## src/rtl/vga_sync_out.sv

```systemverilog
// vga_sync_out: 640x480@60 VGA timing generator and registered TinyVGA PMOD output stage.
// Ports: clk pixel clock; rst_n sync active-low reset; rgb_in {R1,R0,G1,G0,B1,B0} colour for
// current hpos/vpos; test_sel picks the built-in bar pattern (only with PONG_TESTPATTERN_EN);
// hpos/vpos beam counters; display_on visible region; frame_tick one-cycle strobe at start of
// vertical blank; uo_out {hsync,B0,G0,R0,vsync,B1,G1,R1} registered one cycle after the counters.
// Optional feature macro: PONG_TESTPATTERN_EN.
module vga_sync_out #(
  parameter int H_ACTIVE = 640,
  parameter int H_FP     = 16,
  parameter int H_SYNC   = 96,
  parameter int H_BP     = 48,
  parameter int V_ACTIVE = 480,
  parameter int V_FP     = 10,
  parameter int V_SYNC   = 2,
  parameter int V_BP     = 33
) (
  input  logic       clk,
  input  logic       rst_n,
  input  logic [5:0] rgb_in,
  input  logic       test_sel,
  output logic [9:0] hpos,
  output logic [9:0] vpos,
  output logic       display_on,
  output logic       frame_tick,
  output logic [7:0] uo_out
);
  localparam logic [9:0] H_LAST = 10'(H_ACTIVE + H_FP + H_SYNC + H_BP - 1);
  localparam logic [9:0] V_LAST = 10'(V_ACTIVE + V_FP + V_SYNC + V_BP - 1);
  localparam logic [9:0] H_VIS  = 10'(H_ACTIVE);
  localparam logic [9:0] V_VIS  = 10'(V_ACTIVE);
  localparam logic [9:0] HS_ON  = 10'(H_ACTIVE + H_FP);
  localparam logic [9:0] HS_OFF = 10'(H_ACTIVE + H_FP + H_SYNC);
  localparam logic [9:0] VS_ON  = 10'(V_ACTIVE + V_FP);
  localparam logic [9:0] VS_OFF = 10'(V_ACTIVE + V_FP + V_SYNC);
  logic [9:0] h, v;
  logic       hs, vs;
  logic [5:0] src, c;
  assign hpos       = h;
  assign vpos       = v;
  assign display_on = h < H_VIS && v < V_VIS;
  // gated by rst_n so no strobe escapes while the counters are being cleared
  assign frame_tick = rst_n && h == 10'd0 && v == V_VIS;
  assign hs         = !(h >= HS_ON && h < HS_OFF);
  assign vs         = !(v >= VS_ON && v < VS_OFF);
`ifdef PONG_TESTPATTERN_EN
  logic [2:0] bar;
  assign bar = h[8:6];
  assign src = test_sel ? {bar[2], bar[2], bar[1], bar[1], bar[0], bar[0]} : rgb_in;
`else
  logic unused_test_sel;
  assign unused_test_sel = test_sel;
  assign src = rgb_in;
`endif
  assign c = display_on ? src : 6'd0;
  always_ff @(posedge clk) begin
    if (!rst_n) begin
      h      <= 10'd0;
      v      <= 10'd0;
      uo_out <= 8'h88;
    end else begin
      h      <= h == H_LAST ? 10'd0 : h + 10'd1;
      v      <= h != H_LAST ? v : v == V_LAST ? 10'd0 : v + 10'd1;
      uo_out <= {hs, c[0], c[2], c[4], vs, c[1], c[3], c[5]};
    end
  end
endmodule
```

## config.mk

```make
export PLATFORM = sky130hd
export DESIGN_NAME = vga_sync_out
export DESIGN_NICKNAME = d
export VERILOG_FILES = /design/src/rtl/vga_sync_out.sv
export SDC_FILE = /design/constraint.sdc
export NUM_CORES = 1
export LEC_CHECK = 0
export CELL_PAD_IN_SITES_DETAIL_PLACEMENT = 1
export CELL_PAD_IN_SITES_GLOBAL_PLACEMENT = 1
export CORE_AREA = 2 2 91 49
export DETAILED_ROUTE_END_ITERATION = 12
export DIE_AREA = 0 0 93 51
export GPL_ROUTABILITY_DRIVEN = 1
export PLACE_DENSITY = 0.73
export SYNTH_ARGS = -nofsm -noshare
export SYNTH_HDL_FRONTEND = slang
export SYNTH_SLANG_ARGS = --single-unit
```

## constraint.sdc

```tcl
create_clock -name clk -period 3.6 [get_ports clk]
set_input_delay 0.72 -clock clk [delete_from_list [all_inputs] [get_ports clk]]
set_output_delay 0.72 -clock clk [all_outputs]
set_load 0.02 [all_outputs]
```

==> qor.txt, run 1 <==
DETAILED ROUTING
-------------------------------------------------------------------------------------------
Post-detailed-route wirelength per cell ......................................      15.9 um
Residual DRC .................................................................            0
Number of design-rule violations left by the first detailed-router iteration .           25
Final antenna-violating net count ............................................            0
Via-per-instance ratio .......................................................         5.09
Total iterations of the first detailed-routing run ...........................            5
Post-detailed-routing wire length ............................................      3720 um
Number of vias after detailed routing ........................................         1192

TIMING
-------------------------------------------------------------------------------------------
Unrepaired setup endpoints after global routing ..............................           no
Aggregate negative setup slack ...............................................         0 ns
F_max ........................................................................      319 MHz
Total count of hold-check failures in the final report .......................            0
Endpoints failing setup ......................................................            0
Normalized max-slew margin ...................................................        52.3%
Number of max-slew violations in the final report ............................            0
WHS ..........................................................................     0.494 ns
Clock tree skew after final layout ...........................................   0.00413 ns
Slew at the pin closest to its max-slew limit ................................     0.711 ns
Shortest period the worst path allows ........................................      3.13 ns
Post-route clock period utilization ..........................................        87.0%

POWER AND IR DROP
-------------------------------------------------------------------------------------------
Overall power ................................................................       623 uW
Maximum vdd drop .............................................................   0.000182 V
PwrDens ......................................................................  357 nW/um^2
Leakage component of the power ...............................................     0.607 nW

FLOORPLAN
-------------------------------------------------------------------------------------------
Width of the chip ............................................................        93 um
Num rows .....................................................................           17
Core outline area ............................................................    4080 um^2
Num ports ....................................................................           39
Die Height ...................................................................        51 um
Initial standard-cell utilization of the core ................................        30.7%
Area enclosed by the die boundary ............................................    4740 um^2

PLACEMENT
-------------------------------------------------------------------------------------------
Inst Count DP ................................................................          230
Area post-placement ..........................................................    1680 um^2
Number of I/O port buffers ...................................................           37
GPL Wtd Cong .................................................................        0.883
Half-perimeter wire length after placement ...................................      2830 um

CLOCK TREE
-------------------------------------------------------------------------------------------
Clock insertion delay at the later pin of the skew report ....................      0.29 ns
Number of hold buffers added after cts .......................................            0
Number of buffers inserted during clock tree synthesis .......................            3
Clock edge transition at the registers on the reported setup and hold paths ..      0.10 ns
H-tree level count ...........................................................            1
# clock sinks ................................................................           28
Cell chosen for the clock root ...............................................     clkbuf_8
CTS tree .....................................................................        built
CTS Buffer Depth .............................................................            2
Setup repair bufs after CTS ..................................................            0
Post-cts gate resize count ...................................................            0

GLOBAL ROUTE
-------------------------------------------------------------------------------------------
Global routing usage summed across all routing layers ........................        17.1%
Pin count of the biggest net entering global routing .........................           17
First-pass GRT wire length ...................................................      6090 um
Grt ovf ......................................................................            0
Vias in the first global route ...............................................         1133
Number of antenna violations at the first check in global routing ............            0

CELLS AND AREA
-------------------------------------------------------------------------------------------
Most common cell after layout, fill and taps aside ........................... clkdlybuf4s50_1
Fraction of layout instances using a drive strength above 1 ..................        5.08%
Layout-stage area growth over the synthesis result ...........................        39.3%
Finished Layout Cells ........................................................          234
Most frequent cells in the layout ............................................ clkdlybuf4s50_1 (37), dfxtp_1 (28), nor2_1 (14)
Register cell area after layout ..............................................     561 um^2
FILL cells ...................................................................          485
Area used by multi-input combinational logic .................................     643 um^2
Ant. Diodes ..................................................................            0
Final design instance area without fill ......................................    1750 um^2
Final net count ..............................................................          191

CRITICAL PATH
-------------------------------------------------------------------------------------------
RR Startpoint ................................................................      hpos[0]
Path type of the worst setup path ............................................ primary input to primary output
Required @ worst endpoint ....................................................      2.88 ns
Buffers and inverters on the worst path ......................................            2
Crit-path leading delay family ............................................... buffers and inverters
Crit-path max FO .............................................................            2
Crit-path max cell delay .....................................................      0.60 ns
Critical-path cell list ...................................................... clkdlybuf4s50_1, nand2b_1, nor4_1, and4_1, clkdlybuf4s50_1
FF-to-FF path depth ..........................................................            5
Arrival time of the worst setup path .........................................      2.41 ns
Most used cell, CP ........................................................... clkdlybuf4s50_1
Register-to-register setup slack .............................................      1.35 ns
RR Endpoint ..................................................................      vpos[3]
Slowest-stage cell, CP ....................................................... clkdlybuf4s50_1
Capturing element type of the critical path .................................. primary output
Startpoint Class ............................................................. primary input

SYNTH
-------------------------------------------------------------------------------------------
Count of cell types in the netlist ...........................................           30
Average size of a mapped cell ................................................    8.96 um^2
EDFF count, synth ............................................................            0
Number of instances in the synthesized netlist ...............................          140
Sequential area share after synthesis ........................................        44.7%
Share of Yosys cell area claimed by the top area cell type ...................        44.7%
Largest area contributor in the netlist ......................................      dfxtp_1
Syn_nets .....................................................................          153
Warnings from Yosys ..........................................................            0
Most used flip-flop cell after synthesis .....................................      dfxtp_1
Netlist area before placement ................................................    1250 um^2
Asr flop ratio synth .........................................................           0%
Yosys reg bits ...............................................................           28
Most area-consuming cells after synthesis .................................... dfxtp_1 (45%), nand4_1 (5.0%), xnor2_1 (4.9%)

RUN STATUS
-------------------------------------------------------------------------------------------
Status .......................................................................    completed

WORST HOLD PATH
-------------------------------------------------------------------------------------------
Min-Delay Path Class ......................................................... flip-flop to flip-flop
Hold_sp ......................................................................      vpos[1]
Hold path endpoint ...........................................................    uo_out[3]
Number of instances on the worst hold path ...................................            1

FLOW RUN
-------------------------------------------------------------------------------------------
Maximum capacitance violations ...............................................            0

[Yosys cell counts, types with 3 or more instances]
library cell	instances
inv_1	6
xnor2_1	7
nor3_1	5
xor2_1	6
nand4_1	10
nand2_1	9
dfxtp_1	28
and2_1	9
o21ai_0	4
and4_1	3
nor2_1	14
clkbuf_1	3
or3_1	4
nand3_1	7
a21oi_1	4
nor4_1	3
ha_1	4
[layer usage]
metal  track usage (%)  part of all wire, %
met5                 0                    0
met4              6.62                  2.6
met3              5.46                  8.0
met2              25.1                   42
met1              23.5                   47
[stage by stage]
stage | setup slack, ns | util [%]
2_1_floorplan | 1.32 | -
3_3_place_gp | 0.519 | 41.0
3_5_place_dp | 0.466 | 41.0
4_1_cts | 0.458 | 42.8
5_1_grt | 0.416 | 42.8
6_report | 0.467 | 42.8
[final cells by class]
type | count | share of cell area (%)
multi-input combinational | 101 | 36.8
sequential | 28 | 32.1
timing repair buffer | 38 | 21.6
tap | 57 | 4.08
clock buffer | 3 | 2.36
clock inverter | 1 | 1.72
inverter | 6 | 1.29
[sequential cells by signal, summed over array words and instances, names as in the netlist]
signal	cells
vpos	10
uo_out	8
hpos	10
[where the power goes]
part | switching (mW) | leakage [nW] | internal (mW)
clock network | 0.107 | 0.0357 | 0.149
logic | 0.0214 | 0.344 | 0.0240
registers | 0.00576 | 0.228 | 0.316
[cell families after synthesis]
logic type	share of synthesized area, %
fa+ha+maj	3.99
xor+xnor	9.08
compound gates	4.19
flops	44.7
buf+inv	3.99
simple gates	34.0
[worst max-delay path by stage]
stage | start | to | slack (ns) | cells after the start
floorplan | rst_n | frame_tick | 1.32 | 4
global placement | rst_n | frame_tick | 0.52 | 5
detailed placement | rst_n | frame_tick | 0.47 | 5
CTS | rst_n | frame_tick | 0.46 | 5
global route | rst_n | frame_tick | 0.42 | 5
finish | rst_n | frame_tick | 0.47 | 5
Power figures use the tool's default switching activity.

==*==

Your reply must consist solely of the number of lines in the data that contain the word "usage".

3